For the kinetic energy, we need $v^2=|\nabla\phi|^2$, which is: $v^2= (\eta')^2 e^{ -2 |q|(h-z)},$

with no dependence on $x$ or $y$; the other integration provides: $T= \frac{\rho A }{2|q|} ( \eta' )^2 \int_{-\infty}^h e^{ -2 |q|(h-z)} = \frac{A}{2} \frac{\rho }{2|q|} ( \eta' )^2 .$

The problem is thus specified by just a potential energy involving the square of $\eta(t)$ and a kinetic energy involving the square of its time derivative: a regular harmonic oscillator. In particular: $E= \frac{A}{2} \left[ \left( \rho g + {\sigma} q^2 \right) \frac{\eta^2}{2}+ \frac{\rho}{q} \frac{(\eta')^2}{2} \right].$

Identifying the oscillator's "spring constant" $\kappa = \rho g + {\sigma} q^2$, and its "mass" $m= \rho / q$, the oscillation frequency must be given by $\omega^2=\kappa/m$, which results in: $\omega^2=g q+\frac{\sigma}{\rho} q^3,$

the same dispersion as above if $\rho'$ is neglected.

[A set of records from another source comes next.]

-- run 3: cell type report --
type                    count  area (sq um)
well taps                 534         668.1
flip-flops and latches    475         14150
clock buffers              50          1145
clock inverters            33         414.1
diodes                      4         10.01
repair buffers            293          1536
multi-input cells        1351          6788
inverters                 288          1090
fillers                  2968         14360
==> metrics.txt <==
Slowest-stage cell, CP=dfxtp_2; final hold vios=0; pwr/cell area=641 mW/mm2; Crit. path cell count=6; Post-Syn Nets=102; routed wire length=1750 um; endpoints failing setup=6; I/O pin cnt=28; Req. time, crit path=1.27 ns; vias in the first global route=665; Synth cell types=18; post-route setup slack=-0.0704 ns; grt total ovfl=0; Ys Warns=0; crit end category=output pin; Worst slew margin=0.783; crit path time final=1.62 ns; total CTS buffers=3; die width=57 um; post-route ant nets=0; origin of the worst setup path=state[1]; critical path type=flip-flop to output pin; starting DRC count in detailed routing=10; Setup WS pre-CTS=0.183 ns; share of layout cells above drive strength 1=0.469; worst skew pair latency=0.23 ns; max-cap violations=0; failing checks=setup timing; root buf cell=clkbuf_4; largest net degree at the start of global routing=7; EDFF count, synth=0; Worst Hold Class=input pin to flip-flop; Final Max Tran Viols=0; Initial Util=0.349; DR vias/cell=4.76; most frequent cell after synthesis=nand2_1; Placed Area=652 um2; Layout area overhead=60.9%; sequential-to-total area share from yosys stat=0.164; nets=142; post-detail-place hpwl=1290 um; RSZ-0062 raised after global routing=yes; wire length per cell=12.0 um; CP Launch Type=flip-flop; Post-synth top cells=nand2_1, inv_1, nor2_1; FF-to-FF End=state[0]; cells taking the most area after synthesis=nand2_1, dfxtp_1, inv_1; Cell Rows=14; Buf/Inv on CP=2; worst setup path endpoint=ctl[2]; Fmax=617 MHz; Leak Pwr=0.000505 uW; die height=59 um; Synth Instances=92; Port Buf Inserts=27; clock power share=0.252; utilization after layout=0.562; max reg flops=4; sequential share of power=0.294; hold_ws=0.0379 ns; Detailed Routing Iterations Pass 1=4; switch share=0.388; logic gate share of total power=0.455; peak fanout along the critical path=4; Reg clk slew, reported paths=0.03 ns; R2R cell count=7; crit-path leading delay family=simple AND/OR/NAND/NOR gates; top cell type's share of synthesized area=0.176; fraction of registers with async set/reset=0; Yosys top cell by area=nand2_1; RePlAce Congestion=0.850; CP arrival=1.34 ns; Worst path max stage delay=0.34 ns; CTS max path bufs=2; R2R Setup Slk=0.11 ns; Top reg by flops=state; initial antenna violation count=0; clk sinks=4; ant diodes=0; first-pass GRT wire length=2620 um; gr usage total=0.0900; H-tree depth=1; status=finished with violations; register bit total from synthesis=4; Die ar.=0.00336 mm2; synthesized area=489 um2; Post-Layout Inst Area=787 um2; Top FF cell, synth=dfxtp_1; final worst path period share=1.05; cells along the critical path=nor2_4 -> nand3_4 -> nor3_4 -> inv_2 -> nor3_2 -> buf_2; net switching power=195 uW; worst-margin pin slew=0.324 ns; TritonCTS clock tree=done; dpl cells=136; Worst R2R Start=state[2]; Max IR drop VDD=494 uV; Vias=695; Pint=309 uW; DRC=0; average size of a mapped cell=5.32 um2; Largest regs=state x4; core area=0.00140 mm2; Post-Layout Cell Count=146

#### Alternative derivation

In Reference 7 the dispersion relation is derived in a somewhat different manner. The same assumptions are made regarding the fluid (it is inviscid, irrotational, and incompressible), so Laplace's Equation is to be satisfied: $\nabla^2\phi=0$, with $\vec{v}=\nabla\phi$. The boundary conditions, on the other hand, are sufficient to solve the problem.

One boundary condition is the requirement that the surface of the liquid, defined by $z=h(x,y;t)$ follows the velocity field: $\frac{\partial h}{\partial t}+v_x \frac{\partial h}{\partial x}+v_y \frac{\partial h}{\partial y}= v_z .$

A simpler condition follows from linearization: $\partial h /\partial t =v_z$, as in the previous derivation. There is an additional boundary condition at the bottom of the fluid, which we take here as $v_z=0$ when $z\rightarrow -\infty$.

In the same fashion as above, we seek surface wave solutions, of the form $h(x,y,t)=a e^{i (qx-\omega t)}$. We may guess a solution of the form $\phi=-i\omega h(x,y;t) f(z).$

This first condition implies $f'(z=h)=1$. Together with Laplace's equation, this leads to a function $f=(1/q) \exp(q(z-h)).$

(see Ref 8 for a discussion on when Laplace's equation admits wave solutions.)

The other surface boundary condition is a Bernoulli equation, stating that the pressure just below the surface, $p_-$, must equal the saturation pressure of coexistence, minus a contribution due to the surface: $p_-=p - \rho\left[ \frac{\partial \phi}{\partial t}+ \frac{1}{2} v^2+ gh \right] .$

The linearized condition is $\frac{\partial \phi}{\partial t}+gh = \frac{p-p_-}{\rho}$

The connection with the curvature of the surface can be introduced by Young's equation for the pressure drop across a curved interface, whose linearized form is: $p-p_-=\sigma\left(\frac{\partial^2 h}{\partial x^2}+\frac{\partial^2 h}{\partial y^2}\right),$

where $\sigma$ is the surface tension. The linearized condition is finally $\frac{\partial \phi}{\partial t}+gh = \frac{\sigma}{\rho} \left(\frac{\partial^2 h}{\partial x^2}+\frac{\partial^2 h}{\partial y^2}\right).$

This second condition, when applied to the surface wave above, establishes that $f(z=h)=(g+\sigma/\rho q^2)/\omega^2$.

For the two conditions to hold, $1/q$ must equal $(g+\sigma/\rho q^2)/\omega^2$, which is precisely the same dispersion relation as the one above.

This derivation makes clear the assumptions introduced. In particular, the linearization will only hold for smooth waves, the ones for which the wave amplitude, $a$ is smaller than the wavelength. Mathematically, the limit is $q a \ll 1$. For ocean waves, this happens when waves approach the shore and the amplitude grows (in this limit, a bottom boundary condition $v_z (z=-H) =0$ must be employed, and waves are not dispersive, see Ref 7.)